Published on 14 June 2024

How to win an award in less than 20 years!

In April 2007, Alison Conaghan and I attended The Forum’s annual Customer Strategy & Planning conference. Over the next two days we watched dozens of talks, keynotes, case studies, training events and, very importantly, the Innovation Awards ceremony. We learned a lot at that information-packed and inspiring event and walked away with our little  heads full of ideas to revolutionise WFM in our company. Above all though, that conference left us united by a single objective: to win the overall Innovation of the Year Award at the next Forum conference. Something we still joke about to this day.

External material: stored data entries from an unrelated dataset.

$ cat src/pidaw_sequencer.sv
module pidaw_sequencer (
   input  logic                    clock,
   input  logic                    reset,
   input  logic                    start,
   input  logic                    out_free,
   output logic                    busy,
   output pidaw_pkg::ctl_word_type ctl
);

   typedef enum logic {
      ST_IDLE,
      ST_RUN
   } seq_state_type;

   seq_state_type                  state_ff, state_in;
   logic [pidaw_pkg::STEP_W-1:0]   step_ff, step_in;

   assign busy = (state_ff == ST_RUN);

   always_comb begin
      if (state_ff == ST_RUN) begin
         ctl = pidaw_pkg::ucode(step_ff);
      end else begin
         ctl = pidaw_pkg::CTL_IDLE;
      end
   end

   always_comb begin
      state_in = state_ff;
      step_in  = step_ff;
      case (state_ff)
         ST_IDLE: begin
            if (start) begin
               state_in = ST_RUN;
               step_in  = '0;
            end
         end
         ST_RUN: begin
            case (ctl.seq)
               pidaw_pkg::SEQ_NEXT: begin
                  step_in = step_ff + 1'b1;
               end
               pidaw_pkg::SEQ_EMIT: begin
                  if (out_free) begin
                     state_in = ST_IDLE;
                     step_in  = '0;
                  end
               end
               default: begin
                  state_in = ST_IDLE;
                  step_in  = '0;
               end
            endcase
         end
         default: begin
            state_in = ST_IDLE;
            step_in  = '0;
         end
      endcase
   end

   always_ff @(posedge clock) begin
      if (reset) begin
         state_ff <= ST_IDLE;
         step_ff  <= '0;
      end else begin
         state_ff <= state_in;
         step_ff  <= step_in;
      end
   end

endmodule
`src/rtl/mobm_pkg.sv`:
```
// Package with the shared types and constants of the median-of-block-means estimator.
`default_nettype none

package mobm_pkg;

   localparam int COLOR_W  = 32;
   localparam int WEIGHT_W = 16;
   localparam int LUM_W    = 50;
   localparam int BCNT_W   = 5;
   localparam int ADDR_W   = 4;
   localparam int DATA_W   = 32;

   localparam logic [BCNT_W-1:0]   BLOCK_COUNT_RESET  = 5'd8;
   localparam logic [WEIGHT_W-1:0] WEIGHT_RED_RESET   = 16'd13933;
   localparam logic [WEIGHT_W-1:0] WEIGHT_GREEN_RESET = 16'd46871;
   localparam logic [WEIGHT_W-1:0] WEIGHT_BLUE_RESET  = 16'd4732;

   typedef enum logic [1:0] {
      REG_BLOCK_COUNT  = 2'd0,
      REG_WEIGHT_RED   = 2'd1,
      REG_WEIGHT_GREEN = 2'd2,
      REG_WEIGHT_BLUE  = 2'd3
   } reg_idx_type;

   typedef enum logic [2:0] {
      ST_ACC,
      ST_START,
      ST_DIV,
      ST_MUL,
      ST_LUM,
      ST_INS,
      ST_POP,
      ST_EMIT
   } state_type;

   typedef struct packed {
      logic [LUM_W-1:0]   lum;
      logic [COLOR_W-1:0] red;
      logic [COLOR_W-1:0] green;
      logic [COLOR_W-1:0] blue;
   } entry_type;

   typedef struct packed {
      logic insert;
      logic shift;
      logic clear;
   } cell_ctrl_type;

endpackage

`default_nettype wire

```
`src/rtl/mobm_div.sv`:
```
// Restoring divider that produces one quotient bit per cycle.
`default_nettype none

module mobm_div
   import mobm_pkg::*;
#(
   parameter int DVD_W = 48,
   parameter int DVS_W = 17
) (
   input  wire logic               clock,
   input  wire logic               reset,
   input  wire logic               start,
   input  wire logic [DVD_W-1:0]   dividend,
   input  wire logic [DVS_W-1:0]   divisor,
   output logic                    done,
   output logic [COLOR_W-1:0]      quotient
);

   localparam int CNT_W = $clog2(DVD_W);

   logic [DVD_W-1:0]   dvd_ff, dvd_in;
   logic [DVS_W-1:0]   dvs_ff, dvs_in;
   logic [DVS_W-1:0]   rem_ff, rem_in;
   logic [COLOR_W-1:0] quo_ff, quo_in;
   logic [CNT_W-1:0]   cnt_ff, cnt_in;
   logic               busy_ff, busy_in;
   logic               done_ff, done_in;
   logic [DVS_W:0]     trial;
   logic               qbit;

   always_comb begin
      trial   = {rem_ff, dvd_ff[DVD_W-1]};
      qbit    = (trial >= {1'b0, dvs_ff});
      dvd_in  = dvd_ff;
      dvs_in  = dvs_ff;
      rem_in  = rem_ff;
      quo_in  = quo_ff;
      cnt_in  = cnt_ff;
      busy_in = busy_ff;
      done_in = 1'b0;
      if (start) begin
         dvd_in  = dividend;
         dvs_in  = divisor;
         rem_in  = '0;
         quo_in  = '0;
         cnt_in  = CNT_W'(DVD_W - 1);
         busy_in = 1'b1;
      end else if (busy_ff) begin
         dvd_in = {dvd_ff[DVD_W-2:0], 1'b0};
         rem_in = qbit ? DVS_W'(trial - {1'b0, dvs_ff}) : DVS_W'(trial);
         quo_in = {quo_ff[COLOR_W-2:0], qbit};
         cnt_in = cnt_ff - 1'b1;
         if (cnt_ff == '0) begin
            busy_in = 1'b0;
            done_in = 1'b1;
         end
      end
   end

   always_ff @(posedge clock) begin
      dvd_ff <= dvd_in;
      dvs_ff <= dvs_in;
      rem_ff <= rem_in;
      quo_ff <= quo_in;
      cnt_ff <= cnt_in;
      if (reset) begin
         busy_ff <= 1'b0;
         done_ff <= 1'b0;
      end else begin
         busy_ff <= busy_in;
         done_ff <= done_in;
      end
   end

   assign done     = done_ff;
   assign quotient = quo_ff;

endmodule

`default_nettype wire

```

So we worked extra hard. Wrote up all our ideas. implemented key changes. Renewed our membership so we could keep learning and a year later...

...well, we had both found new jobs and we never even entered a nomination.

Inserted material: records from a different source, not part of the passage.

===== src/rtl/mobm_pkg.sv =====
// Package with the shared types and constants of the median-of-block-means estimator.
`default_nettype none

package mobm_pkg;

   localparam int COLOR_W  = 32;
   localparam int WEIGHT_W = 16;
   localparam int LUM_W    = 50;
   localparam int BCNT_W   = 5;
   localparam int ADDR_W   = 4;
   localparam int DATA_W   = 32;

   localparam logic [BCNT_W-1:0]   BLOCK_COUNT_RESET  = 5'd8;
   localparam logic [WEIGHT_W-1:0] WEIGHT_RED_RESET   = 16'd13933;
   localparam logic [WEIGHT_W-1:0] WEIGHT_GREEN_RESET = 16'd46871;
   localparam logic [WEIGHT_W-1:0] WEIGHT_BLUE_RESET  = 16'd4732;

   typedef enum logic [1:0] {
      REG_BLOCK_COUNT  = 2'd0,
      REG_WEIGHT_RED   = 2'd1,
      REG_WEIGHT_GREEN = 2'd2,
      REG_WEIGHT_BLUE  = 2'd3
   } reg_idx_type;

   typedef enum logic [2:0] {
      ST_ACC,
      ST_START,
      ST_DIV,
      ST_MUL,
      ST_LUM,
      ST_INS,
      ST_POP,
      ST_EMIT
   } state_type;

   typedef struct packed {
      logic [LUM_W-1:0]   lum;
      logic [COLOR_W-1:0] red;
      logic [COLOR_W-1:0] green;
      logic [COLOR_W-1:0] blue;
   } entry_type;

   typedef struct packed {
      logic insert;
      logic shift;
      logic clear;
   } cell_ctrl_type;

endpackage

`default_nettype wire


===== src/rtl/mobm_sort_cell.sv =====
// One cell of the insertion sorting chain, ordered by ascending luminance.
`default_nettype none

module mobm_sort_cell
   import mobm_pkg::*;
(
   input  wire logic          clock,
   input  wire logic          reset,
   input  wire cell_ctrl_type ctrl,
   input  wire entry_type     new_entry,
   input  wire logic          prev_ins,
   input  wire logic          prev_valid,
   input  wire entry_type     prev_entry,
   input  wire logic          next_valid,
   input  wire entry_type     next_entry,
   output logic               ins,
   output logic               valid,
   output entry_type          entry
);

   entry_type entry_ff, entry_in;
   logic      valid_ff, valid_in;

   always_comb begin
      ins      = !valid_ff || (new_entry.lum < entry_ff.lum);
      entry_in = entry_ff;
      valid_in = valid_ff;
      if (ctrl.clear) begin
         valid_in = 1'b0;
      end else if (ctrl.insert && ins) begin
         entry_in = prev_ins ? prev_entry : new_entry;
         valid_in = prev_ins ? prev_valid : 1'b1;
      end else if (ctrl.shift) begin
         entry_in = next_entry;
         valid_in = next_valid;
      end
   end

   always_ff @(posedge clock) begin
      entry_ff <= entry_in;
      if (reset) begin
         valid_ff <= 1'b0;
      end else begin
         valid_ff <= valid_in;
      end
   end

   assign valid = valid_ff;
   assign entry = entry_ff;

endmodule

`default_nettype wire


===== config.mk =====
export PLATFORM = sky130hd
export DESIGN_NAME = mobm_sort_cell
export DESIGN_NICKNAME = d
export VERILOG_FILES = /design/src/rtl/mobm_pkg.sv /design/src/rtl/mobm_sort_cell.sv
export SDC_FILE = /design/constraint.sdc
export NUM_CORES = 1
export LEC_CHECK = 0
export ABC_AREA = 1
export BUFFER_PORTS_ARGS = -buffer_cell sky130_fd_sc_hd__buf_4
export CAP_MARGIN = 10
export CORE_AREA = 2 2 231 233
export DETAILED_ROUTE_END_ITERATION = 8
export DIE_AREA = 0 0 233 235
export PLACE_DENSITY_LB_ADDON = 0.15
export SYNTH_ARGS = -nofsm -noshare
export SYNTH_HDL_FRONTEND = slang
export SYNTH_SLANG_ARGS = --single-unit

===== constraint.sdc =====
create_clock -name clock -period 15.9 [get_ports clock]
set_input_delay 0.795 -clock clock [delete_from_list [all_inputs] [get_ports clock]]
set_output_delay 0.795 -clock clock [all_outputs]
set_load 0.01 [all_outputs]

==> results.cfg, run 1 <==
[sta]
fin_crit_sh_pct = 25.8
hold_viol = 0
max_freq_mhz = 244
slew_violations = 0
skew_ps = 18.2
final.setup.tns_ps = 0
min_period_ps = 4100
grt_setup_unrepaired = false
slew_headroom_pct = 31.8
finalSetupViolCount = 0
worst-slew-pin-transition_ps = 1020

[critical_path]
cpMostUsedCell = nand2_1
cpPeakStageDelay_ps = 850
critical_path_class = reg -> reg
crit_path_start_kind = register
critPathSlowestCell = buf_4
r2r_slack_ps = 11800
crit_path_cell_trace = inv_1, ha_1, nand2_1, inv_1, nand2_1, nand2_1, nand2_1, nand2_1, nand2_1, nand3_1, nand2_1, nand3_2, nand2_4, nand2_8, inv_8, buf_4, o211ai_2, nand2_1
endpoint_kind = register
crit_arrival_ps = 4450
path_max_fanout = 93
cp.required_ps = 16250

[final_layout]
layout.cells.non_filler = 2292
area_growth_pct = 55.2
final_layout_size_suffix_gt1_share_pct = 57.9
n_fill_cell = 5594
mostFrequentLayoutCells = buf_4 (597), nand2_1 (359), or2_2 (146), edfxtp_1 (146), o211ai_2 (140)
nNetsFinal = 2084
final_common_cell = buf_4

[clocking]
insertion_delay_ps = 490
cts_resized = 0
path_clk_slew_ps = 70
ctsHoldBuffers = 0
cts_max_path_buffers = 2
cts_tree = yes
cts_setup_buffers = 0
cts_sinks = 147
root_buffer = clkbuf_16
htreeDepth = 4
cts_buffers = 17

[worst_hold_path]
hold_path_class = in -> reg

[die]
rows = 84
coreArea_um2 = 52200
initial_core_util_pct = 19.3
die_area_um2 = 54800
die_w_um = 233
ios = 594
die_height_um = 235

[place]
gp_congestion = 0.818
dpl.hpwl_um = 34000
dp_cells = 2258
portBuffers = 593

[yosys]
synth_edf_count = 146
syn_area_um2 = 10100
ys_seq_area_share_pct = 43.8
yosys.cell_types.count = 30
synth_cells = 1035
ys.flop_type = edfxtp_1
synth_nets = 1530
async_flop_share_pct = 0
ys.warnings.count = 0
synth.avg_cell_area_um2 = 9.72
synth-seq-cells = 147

[global_routing]
grt_max_degree = 147
antenna_found_initial = 6
grt_pass1_wl_um = 65200
grt_use_total_pct = 16.3
grt_pass1_vias = 10043
overflow = 0

[power_and_ir_drop]
internal-power_mw = 0.860
vdd_drop_max_mv = 0.0662
total_leakage_power_nw = 7.41
seq_power_share_pct = 39.1
p_per_area_nw_per_um2 = 78.3
swShare_pct = 29.7
pwr-share-comb_pct = 26.0
switching_power_mw = 0.363
p_clk_share_pct = 34.8

[run_status]
status = finished, final reports clean

[job]
cap_violations = 0

[drt]
num_vias = 9490
drt_iter0_markers = 389
viasPerCell = 4.14
drc = 0
avgRoutedWirePerCell_um = 19.7
drt_first_pass_iters = 6
drt-total-wl_um = 45300
ant_nets = 0
==> per-layer routing <==
metal | global-route usage, % | part of all wire (%) | vias up | wire [µm]
met3 | 7.12 | 10 | 44 | 4670
li1 | - | - | 4644 | -
met4 | 5.46 | 1.9 | 4 | 840
met5 | 0 | 0.062 | - | 28
met2 | 28.6 | 50 | 386 | 22800
met1 | 17.4 | 37 | 4412 | 16900
==> registers in the layout (all words and copies together), names as in the netlist <==
register and flops:
entry 146, valid 1
==> metrics by stage <==
step                      area (µm²)  hold WS, ps  power [mW]  util [%]  setup WS [ps]
final                          15600          552        1.22      29.9          11800
after global placement         15000          543       0.812      28.8          11020
after floorplan                10100          545       0.643         -           6170
after global routing           15600          549        1.29      29.9          11310
after CTS                      15600          504        1.25      29.9          11520
after detailed placement       15000          563       0.814      28.8          11050
==> power groups by stage <==
stage	registers [mW]	clock network [mW]	logic (mW)
floorplan	0.505	0	0.138
global placement	0.487	0	0.325
detailed placement	0.487	0	0.326
CTS	0.479	0.446	0.327
global route	0.482	0.454	0.354
finish	0.479	0.426	0.318
==> cell type report <==
cell class	instances	area, µm²	share of cell area, %
multi-input cells	757	4990	31.9
inverters	67	262	1.67
flip-flops and latches	147	4400	28.2
well taps	688	861	5.51
diodes	2	5.00	0.0320
clock inverters	15	156	1.00
clock buffers	17	425	2.72
repair buffers	599	4520	28.9
==> cells in the mapped netlist (10+ instances only) <==
master    count  area [µm²]
nand2_1     359        1350
edfxtp_1    146        4380
or2_2       146         913
o211ai_2    140        1750
inv_1        63         236
ha_1         49         613
clkbuf_1     23        86.3
a21oi_1      20         100
nor2_1       17        63.8
buf_2        12        60.1
buf_1        10        37.5
buf_8        10         150
==> path summary, 6_finish.rpt <==
path | to | startpoint | depth (start not counted)
worst max-delay path | entry[29] | entry[101] | 18
worst min-delay path | valid | reset | 3
worst max register to register | entry[29] | entry[101] | 18
worst min register to register | valid | valid | 2
==> cell families (layout without fill, tap and decap cells) <==
logic type / after synthesis / count (layout) / synth area share [%]
AOI/OAI and AO/OA: 173 / 173 / 19.3
adders and majority gates: 49 / 49 / 6.09
buffers and inverters: 131 / 698 / 6.86
DFF: 147 / 147 / 43.8
other: 0 / 2 / 0
and+or+nand+nor: 535 / 535 / 24.0
==> worst max-delay path: cells and delay by family, from the launching register on <==
kind            cells  cell delay, ps
simple gates       12            1250
flops               1             450
buf+inv             4            1740
compound gates      1             170
fa+ha+maj           1             230
No activity file was read; power rests on OpenSTA's default activity.
==> run 2: changes to the inputs <==
Clock period 15.9 ns to 4.15 ns, I/O delays scaled along.
==> results.cfg, run 2 (synthesis results as in run 1) <==
[run_status]
status = finished, final reports clean

[critical_path]
reg2reg_to = entry[84]
crit_path_start_kind = register
critical_path_class = reg -> reg
crit_arrival_ps = 3930
timing.rr.start = entry[109]
path_max_fanout = 63
cp.required_ps = 4500
worst-r2r-cell-count = 15
endpoint_kind = register
r2r_slack_ps = 570

[die]
initial_core_util_pct = 19.3
coreArea_um2 = 52200
ios = 594
rows = 84
die_height_um = 235
die_w_um = 233
die_area_um2 = 54800

[global_routing]
grt_pass1_wl_um = 68100
grt_max_degree = 96
grt_pass1_vias = 11408
antenna_found_initial = 2
overflow = 0
grt_use_total_pct = 16.9

[sta]
grt_setup_unrepaired = false
hold_viol = 0
min_period_ps = 3580
slew_violations = 0
slew_headroom_pct = 31.7
finalSetupViolCount = 0
skew_ps = 14.6
worst-slew-pin-transition_ps = 1030
fin_crit_sh_pct = 86.2
holdWs_ps = 61.0
setup_ws_ps = 572
final.setup.tns_ps = 0
max_freq_mhz = 279

[clocking]
cts_setup_buffers = 0
root_buffer = clkbuf_16
cts_tree = yes
htreeDepth = 4
path_clk_slew_ps = 70
cts_sinks = 147
insertion_delay_ps = 490
cts_buffers = 17
cts_max_path_buffers = 2

[worst_hold_path]
hold_path_depth = 3
holdPathEnd = entry[109]
hold_path_startpoint = new_entry[109]
hold_path_class = in -> reg

[place]
gp_congestion = 0.802
dp_cells = 2263
portBuffers = 593
pre_cts_slack_ps = 952
post_dp_cell_area_um2 = 15100
dpl.hpwl_um = 34400

[final_layout]
area_growth_pct = 83.5
layout.cells.non_filler = 2572
mostFrequentLayoutCells = buf_4 (598), nand2_1 (359), dlygate4sd3_1 (276)
fin_util_pct = 35.4
final_common_cell = buf_4
finalInstanceArea_um2 = 18500
nNetsFinal = 2365
final_layout_size_suffix_gt1_share_pct = 49.4
largest_reg_flops = 146

[drt]
drt_iter0_markers = 338
ant_nets = 0
drt-total-wl_um = 46700
avgRoutedWirePerCell_um = 18.2
num_vias = 10540
drt_first_pass_iters = 4
drc = 0
viasPerCell = 4.10

[job]
cap_violations = 0

[power_and_ir_drop]
p_per_area_nw_per_um2 = 271
total_leakage_power_nw = 8.63
vdd_drop_max_mv = 0.302
power_mw = 5.01
-- run 2: layout make-up --
type | instances | area [µm²]
Sequential cell | 147 | 4400
Timing Repair Buffer | 880 | 7370
Clock inverter | 15 | 158
Inverter | 67 | 262
Tap cell | 688 | 861
Fill cell | 5416 | 33800
Clock buffer | 17 | 425
Antenna cell | 1 | 2.50
Multi-Input combinational cell | 757 | 4990
-- run 2: timing repair --
action / CTS / global route
endpoints found under the hold margin: 147 / 0
gates resized for setup: 0 / 0
endpoints found under the setup margin: 0 / 0
hold buffers: 276 / 0
-- run 2: worst max-delay path by stage --
stage / startpoint / to / slack [ps] / cells past startpoint
floorplan: entry[133] / entry[0] / -270 / 14
global placement: entry[109] / entry[14] / 1000 / 16
detailed placement: entry[105] / entry[10] / 950 / 15
global route: entry[105] / entry[115] / 160 / 16
finish: entry[109] / entry[84] / 570 / 15
CTS: entry[109] / entry[84] / 410 / 15
-- run 2: layer usage --
| layer | up-vias | GRT usage, % | wire length, µm |
|---|---|---|---|
| met5 | - | 0 | 0 |
| met4 | 0 | 5.40 | 829 |
| met3 | 30 | 6.03 | 3900 |
| met2 | 376 | 31.1 | 24300 |
| met1 | 4930 | 17.6 | 17700 |
| li1 | 5204 | - | - |
-- run 2: worst max-delay path, cell delays in order, from the launching register on --
cell           delay (ps)
edfxtp_1              390
inv_1                  70
ha_1                  230
a21oi_1               180
nand2_1                70
a21oi_1               140
nand3_1               170
nand2_1               120
nand3_2                80
nand2_4               110
nand2_8               220
inv_8                 550
buf_4                 350
o211ai_2              100
nand2_1               100
dlygate4sd3_1         540
-- run 2: report_power, final --
part,total (mW),internal (mW),leakage (nW),switching [mW]
Sequential,1.83,1.79,1.42,0.0420
Clock,1.63,0.886,0.279,0.746
Combinational,1.55,0.877,6.93,0.673
Total,5.01,3.55,8.63,1.46
==> run 3: changes to the inputs <==
--- a/constraint.sdc
+++ b/constraint.sdc
@@ -3,2 +3,2 @@
 set_output_delay 0.2075 -clock clock [all_outputs]
-set_load 0.01 [all_outputs]
+set_load 0.02 [all_outputs]
==> results.cfg, run 3 (synthesis results as in run 1) <==
[final_layout]
largest_reg_flops = 146
mostFrequentLayoutCells = buf_4 (600), nand2_1 (359), dlygate4sd3_1 (279)
layout.cells.non_filler = 2580
area_growth_pct = 84.6
final_layout_size_suffix_gt1_share_pct = 49.4
nNetsFinal = 2370
final_common_cell = buf_4

[sta]
finalSetupViolCount = 0
fin_crit_sh_pct = 82.9
hold_viol = 0
slew_headroom_pct = 35.7
skew_ps = 13.8
min_period_ps = 3440
slew_violations = 0
holdWs_ps = 54.0
grt_setup_unrepaired = false
worst-slew-pin-transition_ps = 964
max_freq_mhz = 291

[die]
die_w_um = 233
initial_core_util_pct = 19.3
rows = 84
die_height_um = 235
ios = 594
coreArea_um2 = 52200
die_area_um2 = 54800

[clocking]
cts_max_path_buffers = 2
cts_sinks = 147
cts_tree = yes
cts_resized = 0
root_buffer = clkbuf_16
ctsHoldBuffers = 279
htreeDepth = 4
insertion_delay_ps = 490
path_clk_slew_ps = 70
cts_setup_buffers = 0
cts_buffers = 17

[critical_path]
r2r_slack_ps = 710
worst-r2r-cell-count = 16
critical_path_class = reg -> reg
path_max_fanout = 75
cp.required_ps = 4510
crit_path_start_kind = register
timing.rr.start = entry[113]
reg2reg_to = entry[78]
crit_arrival_ps = 3800
endpoint_kind = register

[drt]
avgRoutedWirePerCell_um = 18.2
drt-total-wl_um = 46900
drt_iter0_markers = 351
ant_nets = 0
viasPerCell = 4.12
num_vias = 10622
drt_first_pass_iters = 4
drc = 0

[run_status]
status = finished, final reports clean

[global_routing]
antenna_found_initial = 6
grt_pass1_vias = 11370
grt_max_degree = 76
grt_pass1_wl_um = 68700
grt_use_total_pct = 17.0
overflow = 0

[place]
portBuffers = 593
dpl.hpwl_um = 34800
dp_cells = 2265
gp_congestion = 0.800

[power_and_ir_drop]
vdd_drop_max_mv = 0.263
power_mw = 5.25
p_per_area_nw_per_um2 = 282
total_leakage_power_nw = 8.68

[worst_hold_path]
holdPathEnd = entry[109]
hold_path_startpoint = new_entry[109]
hold_path_class = in -> reg
hold_path_depth = 3

[job]
cap_violations = 0
-- run 3: cell count changes in the layout (fill, tap and decap cells not counted), moves of 2 or more --
cell	delta
buf_4	+2
clkinv_4	-2
bufinv_16	+3
clkinv_2	+2
dlygate4sd3_1	+3
diode_2	+3
inv_6	-2
-- run 3: worst max-delay path: stages, from the launching register on --
cell	delay, ps
edfxtp_1	360
inv_1	50
ha_1	280
nand2_1	80
nor2_1	180
nand2_1	90
nor2_1	100
o21ai_1	70
nand3_1	140
nand2_1	90
nand3_2	90
nand2_4	70
nand2_8	120
buf_4	700
nand2_1	120
nand2_1	110
dlygate4sd3_1	550
-- run 3: report_power, final --
part	leakage, nW	switching (mW)	internal, mW
Sequential	1.42	0.0436	1.79
Combinational	6.96	0.752	0.883
Clock	0.311	0.720	1.06
Total	8.68	1.52	3.73
-- run 3: worst max-delay path by stage --
stage	start	slack, ps	cells after the start	endpoint
after CTS	entry[113]	590	16	entry[78]
after floorplan	entry[133]	-380	14	entry[0]
after global placement	entry[113]	1120	15	entry[5]
after detailed placement	entry[113]	1090	15	entry[5]
after global routing	entry[113]	300	16	entry[81]
final	entry[113]	710	16	entry[78]
-- run 3: final cells by class --
cell class / instances / area [µm²]
timing repair buffer: 885 / 7410
sequential: 147 / 4400
fill: 5397 / 33700
tap: 688 / 861
clock inverter: 14 / 211
antenna: 4 / 10.0
clock buffer: 18 / 429
inverter: 67 / 262
multi-input combinational: 757 / 4990
-- run 3: routing by layer --
layer,global-route usage (%),vias to the layer above,part of all wire (%)
met4,6.29,6,2.5
li1,-,5213,-
met5,0,-,0.075
met2,30.9,385,52
met3,6.75,51,9.0
met1,17.3,4967,36
-- run 3: metrics by stage --
stage | utilization (%) | area [µm²] | worst slack, ps | setup TNS, ps
global placement | 29.0 | 15100 | 1120 | 0
CTS | 35.5 | 18600 | 592 | 0
detailed placement | 29.0 | 15100 | 1090 | 0
global route | 35.6 | 18600 | 304 | 0
floorplan | - | 10100 | -381 | -55640
finish | 35.6 | 18600 | 709 | 0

Alison’s expertise turned out to be an asset for The Forum itself while I moved to different companies leading different operational support functions.

Winning an Innovation Award takes a lot more than good will.

Now fast forward to 2024.

It’s the evening of the awards, circa 11pm, I’m at home but my team has just won a transformation award and I’m already elated, when I get a facetime call from one of The Forum’s crew who makes me watch the closing remarks. “Everyone who made it this far is a winner” says Phil Anderson, “but there can only be one overall winner... Indeed!”

It was the last thing I was expecting and one of the best moments of my career. Watching my team collect the award I definitely wasn’t crying nor dancing in my living room – and anyone telling you otherwise better be able to produce some evidence!!

On reflection, the main reason why I wasn’t expecting it was that everything we did back in 2007 seemed really difficult. In contrast, the changes we implemented in Indeed last year felt quite... obvious!

In the last month I’ve re-read our submission, watched our videos and read the judges feedback. You know what, we really did do some amazing work. When you stack it all together, I’m sure we have had more impact in 2 years at Indeed than I’ve ever been able to produce in any other company.

Three things struck me as worth understanding.

  1. Don’t confuse effort with value. Once you’ve done something for a while it will get easier and you’ll be able to do it better with less effort than before.
  2. Across the team we had over 50 years of experience. The award now is the sum of half a century of work, not just the last few years.
  3. Community power. In my career I’ve worked with hundreds of people, am connected to thousands of expert professionals and am constantly inspired by a whole host of people from different sectors. Alison herself, who over the years has trained me and others in my team, has a stake in our reward.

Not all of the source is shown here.